DATA PROVIDED: Begin
### src/verilog/aesl_pkg.sv
// package: register map, field positions, event carriers for the error summary logic
package aesl_pkg;

    // ------------------------------------------------------------
    // register offsets (byte addresses)
    // ------------------------------------------------------------
    localparam logic [7:0] AESL_OFF_SUMMARY   = 8'h00;
    localparam logic [7:0] AESL_OFF_MASK      = 8'h04;
    localparam logic [7:0] AESL_OFF_CONTROL   = 8'h08;
    localparam logic [7:0] AESL_OFF_RESP_ADDR = 8'h0C;
    localparam logic [7:0] AESL_OFF_DMA_ADDR  = 8'h10;

    // ------------------------------------------------------------
    // summary register fields
    // ------------------------------------------------------------
    localparam int AESL_B_CABLE_OK      = 31;
    localparam int AESL_B_NODE_LO       = 20;
    localparam int AESL_B_CMD_LO        = 16;
    localparam int AESL_B_MULTIPLE      = 14;
    localparam int AESL_B_MAP_FIXED     = 13;
    localparam int AESL_B_MAP_FATAL     = 12;
    localparam int AESL_B_BAD_FRAME     = 11;
    localparam int AESL_B_XL_FIXED      = 10;
    localparam int AESL_B_XL_FATAL      = 9;
    localparam int AESL_B_BAD_TARGET    = 8;
    localparam int AESL_B_INTERNAL      = 7;
    localparam int AESL_B_IO_WRITE_FAIL = 6;
    localparam int AESL_B_POWER_FAIL    = 5;
    localparam int AESL_B_A_DATA_PAR    = 4;
    localparam int AESL_B_A_CMDADDR_PAR = 3;

    // write-one-to-clear flags of the summary register
    localparam logic [31:0] AESL_W1C_MASK   = 32'h0000_7FF8;
    // flags that count as a transaction's errors for the multiple-errors flag
    localparam logic [31:0] AESL_TXN_MASK   = 32'h0000_3FD8;
    // flags that lock the responder node, command and address capture
    localparam logic [31:0] AESL_RESP_LOCK  = 32'h0000_30C0;
    // flags that lock the dma address capture
    localparam logic [31:0] AESL_DMA_LOCK   = 32'h0000_0F00;
    // writable bits of the mask register
    localparam logic [31:0] AESL_MASK_BITS  = 32'h8000_0F18;
    localparam int          AESL_B_VEC_EN   = 31;
    // flags whose own mask bit drives the error interrupt
    localparam logic [31:0] AESL_IRQ_DIRECT = 32'h0000_0118;

    // ------------------------------------------------------------
    // reset values
    // ------------------------------------------------------------
    localparam logic [31:0] AESL_RST_FLAGS  = 32'h0000_0020;
    localparam logic [31:0] AESL_RST_MASK   = 32'h0000_0000;
    localparam logic [1:0]  AESL_RST_MODE   = 2'h0;

    // ------------------------------------------------------------
    // translation modes (control register bits 1:0)
    // ------------------------------------------------------------
    typedef enum logic [1:0] {
        AESL_MODE_NONE = 2'h0,
        AESL_MODE_P512 = 2'h1,
        AESL_MODE_P4K  = 2'h2,
        AESL_MODE_P8K  = 2'h3
    } aesl_mode_t;

    // ------------------------------------------------------------
    // event carriers
    // ------------------------------------------------------------
    typedef struct packed {
        logic       accept;       // command/address cycle accepted
        logic [5:0] node;
        logic [3:0] command;
        logic [29:0] address;
        logic       fail_write;   // remote could not finish an i/o write
        logic       map_fixed;    // correctable ecc, page map read
        logic       map_fatal;    // uncorrectable ecc, page map read
        logic       map_wr_par;   // internal parity on page map write data
        logic       loop_wr_par;  // loopback write data parity
        logic       loop_rd_par;  // loopback read data parity
    } aesl_resp_ev_t;

    typedef struct packed {
        logic        request;     // dma request presented
        logic        is_write;    // dma write or interrupt
        logic [29:0] vme_addr;
        logic        entry_bad;   // fetched map entry valid bit clear
        logic        xl_fixed;
        logic        xl_fatal;
        logic        a_data_par;
        logic        a_cmdaddr_par;
    } aesl_dma_ev_t;

endpackage

### src/verilog/aesl_top.sv
// adapter error summary register bank with axi4-lite slave
//
// The placing of the registers and the AXI4-Lite interface to the registers were chosen for this implementation.
module aesl_top
    import aesl_pkg::*;
(
    // clock and reset
    input  wire logic                clk,
    input  wire logic                reset,
    // axi4-lite slave
    input  wire logic [7:0]          s_axi_awaddr,
    input  wire logic                s_axi_awvalid,
    output logic                     s_axi_awready,
    input  wire logic [31:0]         s_axi_wdata,
    input  wire logic [3:0]          s_axi_wstrb,
    input  wire logic                s_axi_wvalid,
    output logic                     s_axi_wready,
    output logic [1:0]               s_axi_bresp,
    output logic                     s_axi_bvalid,
    input  wire logic                s_axi_bready,
    input  wire logic [7:0]          s_axi_araddr,
    input  wire logic                s_axi_arvalid,
    output logic                     s_axi_arready,
    output logic [31:0]              s_axi_rdata,
    output logic [1:0]               s_axi_rresp,
    output logic                     s_axi_rvalid,
    input  wire logic                s_axi_rready,
    // pins from outside the clock domain
    input  wire logic                cables_ok_pin,
    input  wire logic                remote_power_pin,
    input  wire logic                power_fail_pin,
    // same-domain events
    input  wire aesl_resp_ev_t       resp_ev,
    input  wire aesl_dma_ev_t        dma_ev,
    input  wire logic                illegal_state,
    input  wire logic                node_reset_request,
    input  wire logic                self_test_pass,
    // outputs
    output logic                     error_irq,
    output logic                     vectored_write_error_irq,
    output logic                     loop_abort
);

    // ------------------------------------------------------------
    // state
    // ------------------------------------------------------------
    typedef enum logic [2:0] {
        AESL_ST_INIT = 3'b001,
        AESL_ST_RUN  = 3'b010,
        AESL_ST_BAD  = 3'b100
    } aesl_state_t;

    typedef struct packed {
        aesl_state_t st;
        logic [2:0]  cab_s;
        logic [2:0]  pwr_s;
        logic [2:0]  acf_s;
        logic        acf_d;
        logic        cable_ok;
        logic [31:0] flags;
        logic [31:0] mask;
        aesl_mode_t  mode;
        logic [5:0]  node;
        logic [3:0]  command;
        logic [29:0] resp_addr;
        logic [29:0] dma_addr;
        logic        aw_hold;
        logic [7:0]  aw_addr;
        logic        w_hold;
        logic [31:0] w_data;
        logic [3:0]  w_strb;
        logic        awready;
        logic        wready;
        logic        bvalid;
        logic        arready;
        logic        rvalid;
        logic [31:0] rdata;
        logic [1:0]  rresp;
        logic [1:0]  bresp;
        logic        irq;
        logic        vec_irq;
        logic        abort;
    } aesl_regs_t;

    aesl_regs_t r;
    aesl_regs_t next_r;

    // ------------------------------------------------------------
    // combinational
    // ------------------------------------------------------------
    always_comb begin
        logic [31:0] set_v;
        logic [31:0] clr_v;
        logic [31:0] wmask;
        logic [31:0] summary;
        logic        bad_target;
        logic        xl_mode;
        logic        vec;
        logic        do_wr;
        set_v      = '0;
        clr_v      = '0;
        wmask      = '0;
        summary    = '0;
        bad_target = 1'b0;
        xl_mode    = 1'b0;
        vec        = 1'b0;
        do_wr      = 1'b0;
        next_r     = r;

        // two-flop synchronisers; stage 2 feeds logic
        next_r.cab_s = {r.cab_s[1:0], cables_ok_pin};
        next_r.pwr_s = {r.pwr_s[1:0], remote_power_pin};
        next_r.acf_s = {r.acf_s[1:0], power_fail_pin};
        next_r.acf_d = r.acf_s[1];

        // init: sample cables once after reset
        case (r.st)
            AESL_ST_INIT: begin
                next_r.cable_ok = r.cab_s[1] & r.pwr_s[1];
                next_r.st       = AESL_ST_RUN;
            end
            AESL_ST_RUN: begin
                next_r.st = AESL_ST_RUN;
            end
            AESL_ST_BAD: begin
                next_r.st = AESL_ST_RUN;
            end
            default: begin
                next_r.st = AESL_ST_BAD;
            end
        endcase

        // dma target check
        case (r.mode)
            AESL_MODE_NONE, AESL_MODE_P8K: bad_target = dma_ev.vme_addr[29];
            AESL_MODE_P4K:                 bad_target = |dma_ev.vme_addr[29:28];
            AESL_MODE_P512:                bad_target = |dma_ev.vme_addr[28:25];
            default:                       bad_target = 1'b0;
        endcase
        xl_mode = (r.mode != AESL_MODE_NONE);

        // error events
        set_v[AESL_B_MAP_FIXED]     = resp_ev.map_fixed;
        set_v[AESL_B_MAP_FATAL]     = resp_ev.map_fatal;
        set_v[AESL_B_BAD_FRAME]     = dma_ev.request & dma_ev.entry_bad & xl_mode;
        set_v[AESL_B_XL_FIXED]      = dma_ev.request & dma_ev.xl_fixed & xl_mode;
        set_v[AESL_B_XL_FATAL]      = dma_ev.request & dma_ev.xl_fatal & xl_mode;
        set_v[AESL_B_BAD_TARGET]    = dma_ev.request & bad_target;
        set_v[AESL_B_INTERNAL]      = illegal_state | resp_ev.map_wr_par
                                    | resp_ev.loop_wr_par | resp_ev.loop_rd_par;
        set_v[AESL_B_IO_WRITE_FAIL] = resp_ev.fail_write | resp_ev.map_wr_par
                                    | resp_ev.loop_wr_par;
        set_v[AESL_B_POWER_FAIL]    = (r.acf_s[1] & ~r.acf_d) | node_reset_request;
        set_v[AESL_B_A_DATA_PAR]    = dma_ev.a_data_par;
        set_v[AESL_B_A_CMDADDR_PAR] = dma_ev.a_cmdaddr_par;
        // second transaction's errors while earlier ones remain
        set_v[AESL_B_MULTIPLE] = |(set_v & AESL_TXN_MASK) & |(r.flags & AESL_TXN_MASK);
        next_r.abort = resp_ev.loop_wr_par | resp_ev.loop_rd_par;

        // axi write channel capture
        if (s_axi_awvalid && r.awready) begin
            next_r.aw_hold = 1'b1;
            next_r.aw_addr = s_axi_awaddr;
        end
        if (s_axi_wvalid && r.wready) begin
            next_r.w_hold = 1'b1;
            next_r.w_data = s_axi_wdata;
            next_r.w_strb = s_axi_wstrb;
        end
        next_r.awready = ~next_r.aw_hold & ~r.bvalid;
        next_r.wready  = ~next_r.w_hold & ~r.bvalid;
        if (r.aw_hold && r.w_hold && !r.bvalid) begin
            do_wr          = 1'b1;
            next_r.aw_hold = 1'b0;
            next_r.w_hold  = 1'b0;
            next_r.awready = 1'b0;
            next_r.wready  = 1'b0;
            next_r.bvalid  = 1'b1;
            next_r.bresp   = 2'h0;
        end
        if (r.bvalid && s_axi_bready) begin
            next_r.bvalid  = 1'b0;
            next_r.awready = ~r.aw_hold;
            next_r.wready  = ~r.w_hold;
        end
        for (int i = 0; i < 4; i++) begin
            wmask[i*8 +: 8] = {8{r.w_strb[i]}};
        end
        if (do_wr) begin
            case (r.aw_addr & 8'hFC)
                AESL_OFF_SUMMARY: clr_v = r.w_data & wmask & AESL_W1C_MASK;
                AESL_OFF_MASK:    next_r.mask = (r.mask & ~(wmask & AESL_MASK_BITS))
                                              | (r.w_data & wmask & AESL_MASK_BITS);
                AESL_OFF_CONTROL: if (r.w_strb[0]) next_r.mode = aesl_mode_t'(r.w_data[1:0]);
                AESL_OFF_RESP_ADDR, AESL_OFF_DMA_ADDR: next_r.bresp = 2'h0;
                default:          next_r.bresp = 2'h2;
            endcase
        end
        if (self_test_pass) begin
            clr_v[AESL_B_POWER_FAIL] = 1'b1;
        end
        // set wins over clear
        next_r.flags = ((r.flags & ~clr_v) | set_v) & AESL_W1C_MASK;

        // captures: responder on accept, dma address on request, unless locked
        if (resp_ev.accept && !(|(r.flags & AESL_RESP_LOCK))) begin
            next_r.node      = resp_ev.node;
            next_r.command   = resp_ev.command;
            next_r.resp_addr = resp_ev.address;
        end
        if (dma_ev.request && !(|(r.flags & AESL_DMA_LOCK))) begin
            next_r.dma_addr = dma_ev.vme_addr;
        end

        // error interrupt from current flags, vectored interrupt from this cycle's events
        next_r.irq = |(r.flags & r.mask & AESL_IRQ_DIRECT)
                   | ((r.flags[AESL_B_MAP_FIXED] | r.flags[AESL_B_XL_FIXED]) & r.mask[AESL_B_XL_FIXED])
                   | ((r.flags[AESL_B_MAP_FATAL] | r.flags[AESL_B_XL_FATAL]) & r.mask[AESL_B_XL_FATAL])
                   | (r.flags[AESL_B_BAD_FRAME] & r.mask[AESL_B_BAD_FRAME]);
        vec = (dma_ev.is_write & (set_v[AESL_B_BAD_FRAME] | set_v[AESL_B_XL_FATAL]
                                  | set_v[AESL_B_BAD_TARGET] | set_v[AESL_B_A_CMDADDR_PAR]))
            | set_v[AESL_B_INTERNAL]
            | set_v[AESL_B_IO_WRITE_FAIL]
            | (r.acf_s[1] & ~r.acf_d)
            | set_v[AESL_B_A_DATA_PAR];
        next_r.vec_irq = vec & r.mask[AESL_B_VEC_EN];

        // read channel
        summary = r.flags;
        summary[AESL_B_CABLE_OK] = r.cable_ok;
        summary[AESL_B_NODE_LO +: 6] = r.node;
        summary[AESL_B_CMD_LO +: 4]  = r.command;
        if (s_axi_arvalid && r.arready) begin
            next_r.arready = 1'b0;
            next_r.rvalid  = 1'b1;
            next_r.rresp   = 2'h0;
            case (s_axi_araddr & 8'hFC)
                AESL_OFF_SUMMARY:   next_r.rdata = summary;
                AESL_OFF_MASK:      next_r.rdata = r.mask;
                AESL_OFF_CONTROL:   next_r.rdata = {30'h0, r.mode};
                AESL_OFF_RESP_ADDR: next_r.rdata = {2'h0, r.resp_addr};
                AESL_OFF_DMA_ADDR:  next_r.rdata = {2'h0, r.dma_addr};
                default: begin
                    next_r.rdata = 32'h0;
                    next_r.rresp = 2'h2;
                end
            endcase
        end else if (r.rvalid && s_axi_rready) begin
            next_r.rvalid  = 1'b0;
            next_r.arready = 1'b1;
        end
    end

    // ------------------------------------------------------------
    // registers
    // ------------------------------------------------------------
    always_ff @(posedge clk) begin
        if (reset) begin
            r         <= '0;
            // synchronisers keep sampling so the cable bit is valid at release
            r.cab_s   <= next_r.cab_s;
            r.pwr_s   <= next_r.pwr_s;
            r.acf_s   <= next_r.acf_s;
            r.acf_d   <= next_r.acf_d;
            r.st      <= AESL_ST_INIT;
            r.flags   <= AESL_RST_FLAGS;
            r.mask    <= AESL_RST_MASK;
            r.mode    <= aesl_mode_t'(AESL_RST_MODE);
            r.awready <= 1'b1;
            r.wready  <= 1'b1;
            r.arready <= 1'b1;
        end else begin
            r <= next_r;
        end
    end

    // ------------------------------------------------------------
    // outputs
    // ------------------------------------------------------------
    assign s_axi_awready            = r.awready;
    assign s_axi_wready             = r.wready;
    assign s_axi_bresp              = r.bresp;
    assign s_axi_bvalid             = r.bvalid;
    assign s_axi_arready            = r.arready;
    assign s_axi_rdata              = r.rdata;
    assign s_axi_rresp              = r.rresp;
    assign s_axi_rvalid             = r.rvalid;
    assign error_irq                = r.irq;
    assign vectored_write_error_irq = r.vec_irq;
    assign loop_abort               = r.abort;

endmodule

### config.mk
export PLATFORM = sky130hd
export DESIGN_NAME = aesl_top
export DESIGN_NICKNAME = d
export VERILOG_FILES = /design/src/verilog/aesl_pkg.sv /design/src/verilog/aesl_top.sv
export SDC_FILE = /design/constraint.sdc
export NUM_CORES = 1
export LEC_CHECK = 0
export BUFFER_PORTS_ARGS = -buffer_cell sky130_fd_sc_hd__buf_2
export CAP_MARGIN = 10
export CORE_MARGIN = 3
export CORE_UTILIZATION = 56
export DETAILED_ROUTE_END_ITERATION = 8
export HOLD_SLACK_MARGIN = 0.06
export PLACE_DENSITY = 0.92
export SYNTH_ARGS = -nofsm -noshare
export SYNTH_HDL_FRONTEND = slang
export SYNTH_SLANG_ARGS = --single-unit
### constraint.sdc
create_clock -name clk -period 5.86 [get_ports clk]
set_input_delay 1.172 -clock clk [delete_from_list [all_inputs] [get_ports clk]]
set_output_delay 1.172 -clock clk [all_outputs]
set_load 0.005 [all_outputs]
### Yosys cells after proc, flatten, opt, wreduce, memory -nomap -nowiden

Cells that the tools add are included.

* register bits after elaboration: 217
* bits in latches: 0
* memory bits (writable): 0
* bits in read-only memories: 0
* bits of input ports: 149
* output and inout port bits: 44
* word-level logic and storage cells: 143
* memories: 0

* add/sub/neg operators: 0
* $mul: 0
* divide/modulo/power cells: 0
* $lt $le $gt $ge: 0
* equality and inequality tests: 14
* shifts and indexed selects: 0
* mux-type cells: 17
* bitwise logic cells: 50
* reductions and logical operators: 33

Operator list (count)
* 32-bit case mux with 5 select lines: 1
* 32-bit AND: 2
* 37-bit 2-to-1 mux: 1
* 32-bit inverter: 1
* 32-bit OR: 1
* 15-bit 2-to-1 mux: 2
* 6-bit by 2-bit == test with 1-bit output (second input constant): 4
* 10-bit OR reduction: 2
* 1-bit OR: 19
* 1-bit AND: 17
* 8-bit logical NOT: 2
* 15-bit AND: 1
* 15-bit inverter: 1
* 15-bit OR: 1
* 6-bit by 1-bit == test with 1-bit output (second input constant): 2
* 6-bit by 3-bit == test with 1-bit output (second input constant): 2
* 4-bit OR reduction: 3
* 2-bit 2-to-1 mux: 5
* 2-bit OR reduction: 5
* 9-bit AND: 1
* 1-bit logical AND: 9
* 3-bit 2-to-1 mux: 3
* 9-bit 2-to-1 mux: 1
* 3-bit OR reduction: 3
* other kinds (15): 25

### Longest topological paths before layout

Gate-level depths: netlist of the first run.

* word-level depth: 12
* gate-level depth with buffers: 7
* depth with buffers taken out: 7

### Worst setup path after synthesis of the first run

OpenSTA, ideal clock, no wires.

* path kind: input -> register
* from: in resp_ev[2] (netlist name)
* to: reg r[208] (netlist name)
* setup time: 117 ps
* arrival: 2642 ps
* required time: 5743 ps
* setup slack: 3100 ps
* stages: 5
* buffers on the path: 0
* cell sequence: or4_4 -> or3_4 -> a2111oi_2 -> nand3_1 -> a32o_1

* word-level cells in the longest chain between the ends: 6
* elaborated cells between the ends (all ways): 8
* classes of those cells: 7 x bitwise; 1 x reduce/logical

RTL lines
* from (decl): line aesl_top.sv:33 `input wire aesl_resp_ev_t resp_ev,`
* 1-bit OR: line aesl_top.sv:149 `set_v[AESL_B_INTERNAL] = illegal_state | resp_ev.map_wr_par`
* 1-bit OR (2 in series): line aesl_top.sv:150 `| resp_ev.loop_wr_par | resp_ev.loop_rd_par;`
* 10-bit OR reduction (*): line aesl_top.sv:157 `set_v[AESL_B_MULTIPLE] = |(set_v & AESL_TXN_MASK) & |(r.flags & AESL_TXN_MASK);`
* 1-bit AND (*): line aesl_top.sv:157
* 15-bit OR (*): line aesl_top.sv:203 `next_r.flags = ((r.flags & ~clr_v) | set_v) & AESL_W1C_MASK;`
* to (signal assigned): line aesl_top.sv:273 `r <= next_r;`
* to (decl): line aesl_top.sv:85 `aesl_regs_t r;`

Every way passes the cells marked *; elsewhere a longest branch is shown, timed or not.
A chain may end at the register's enable or synchronous reset.

### Worst setup path in the final report of the first run

* from: in s_axi_arvalid
* to: reg r, in the netlist s_axi_rdata[11]

* word-level cells in the longest chain between the ends: 1

RTL lines
* from (decl): line aesl_top.sv:22 `input wire logic s_axi_arvalid,`
* 1-bit logical AND: line aesl_top.sv:233 `if (s_axi_arvalid && r.arready) begin`

Every way passes these cells.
DATA PROVIDED: End
WHAT THE TASK ASKS | From the line that contains "taken out: 7" to the last line of the material above, repeat every line exactly, keeping both the first and the last.

EXERCISE SOLUTION |
* depth with buffers taken out: 7

### Worst setup path after synthesis of the first run

OpenSTA, ideal clock, no wires.

* path kind: input -> register
* from: in resp_ev[2] (netlist name)
* to: reg r[208] (netlist name)
* setup time: 117 ps
* arrival: 2642 ps
* required time: 5743 ps
* setup slack: 3100 ps
* stages: 5
* buffers on the path: 0
* cell sequence: or4_4 -> or3_4 -> a2111oi_2 -> nand3_1 -> a32o_1

* word-level cells in the longest chain between the ends: 6
* elaborated cells between the ends (all ways): 8
* classes of those cells: 7 x bitwise; 1 x reduce/logical

RTL lines
* from (decl): line aesl_top.sv:33 `input wire aesl_resp_ev_t resp_ev,`
* 1-bit OR: line aesl_top.sv:149 `set_v[AESL_B_INTERNAL] = illegal_state | resp_ev.map_wr_par`
* 1-bit OR (2 in series): line aesl_top.sv:150 `| resp_ev.loop_wr_par | resp_ev.loop_rd_par;`
* 10-bit OR reduction (*): line aesl_top.sv:157 `set_v[AESL_B_MULTIPLE] = |(set_v & AESL_TXN_MASK) & |(r.flags & AESL_TXN_MASK);`
* 1-bit AND (*): line aesl_top.sv:157
* 15-bit OR (*): line aesl_top.sv:203 `next_r.flags = ((r.flags & ~clr_v) | set_v) & AESL_W1C_MASK;`
* to (signal assigned): line aesl_top.sv:273 `r <= next_r;`
* to (decl): line aesl_top.sv:85 `aesl_regs_t r;`

Every way passes the cells marked *; elsewhere a longest branch is shown, timed or not.
A chain may end at the register's enable or synchronous reset.

### Worst setup path in the final report of the first run

* from: in s_axi_arvalid
* to: reg r, in the netlist s_axi_rdata[11]

* word-level cells in the longest chain between the ends: 1

RTL lines
* from (decl): line aesl_top.sv:22 `input wire logic s_axi_arvalid,`
* 1-bit logical AND: line aesl_top.sv:233 `if (s_axi_arvalid && r.arready) begin`

Every way passes these cells.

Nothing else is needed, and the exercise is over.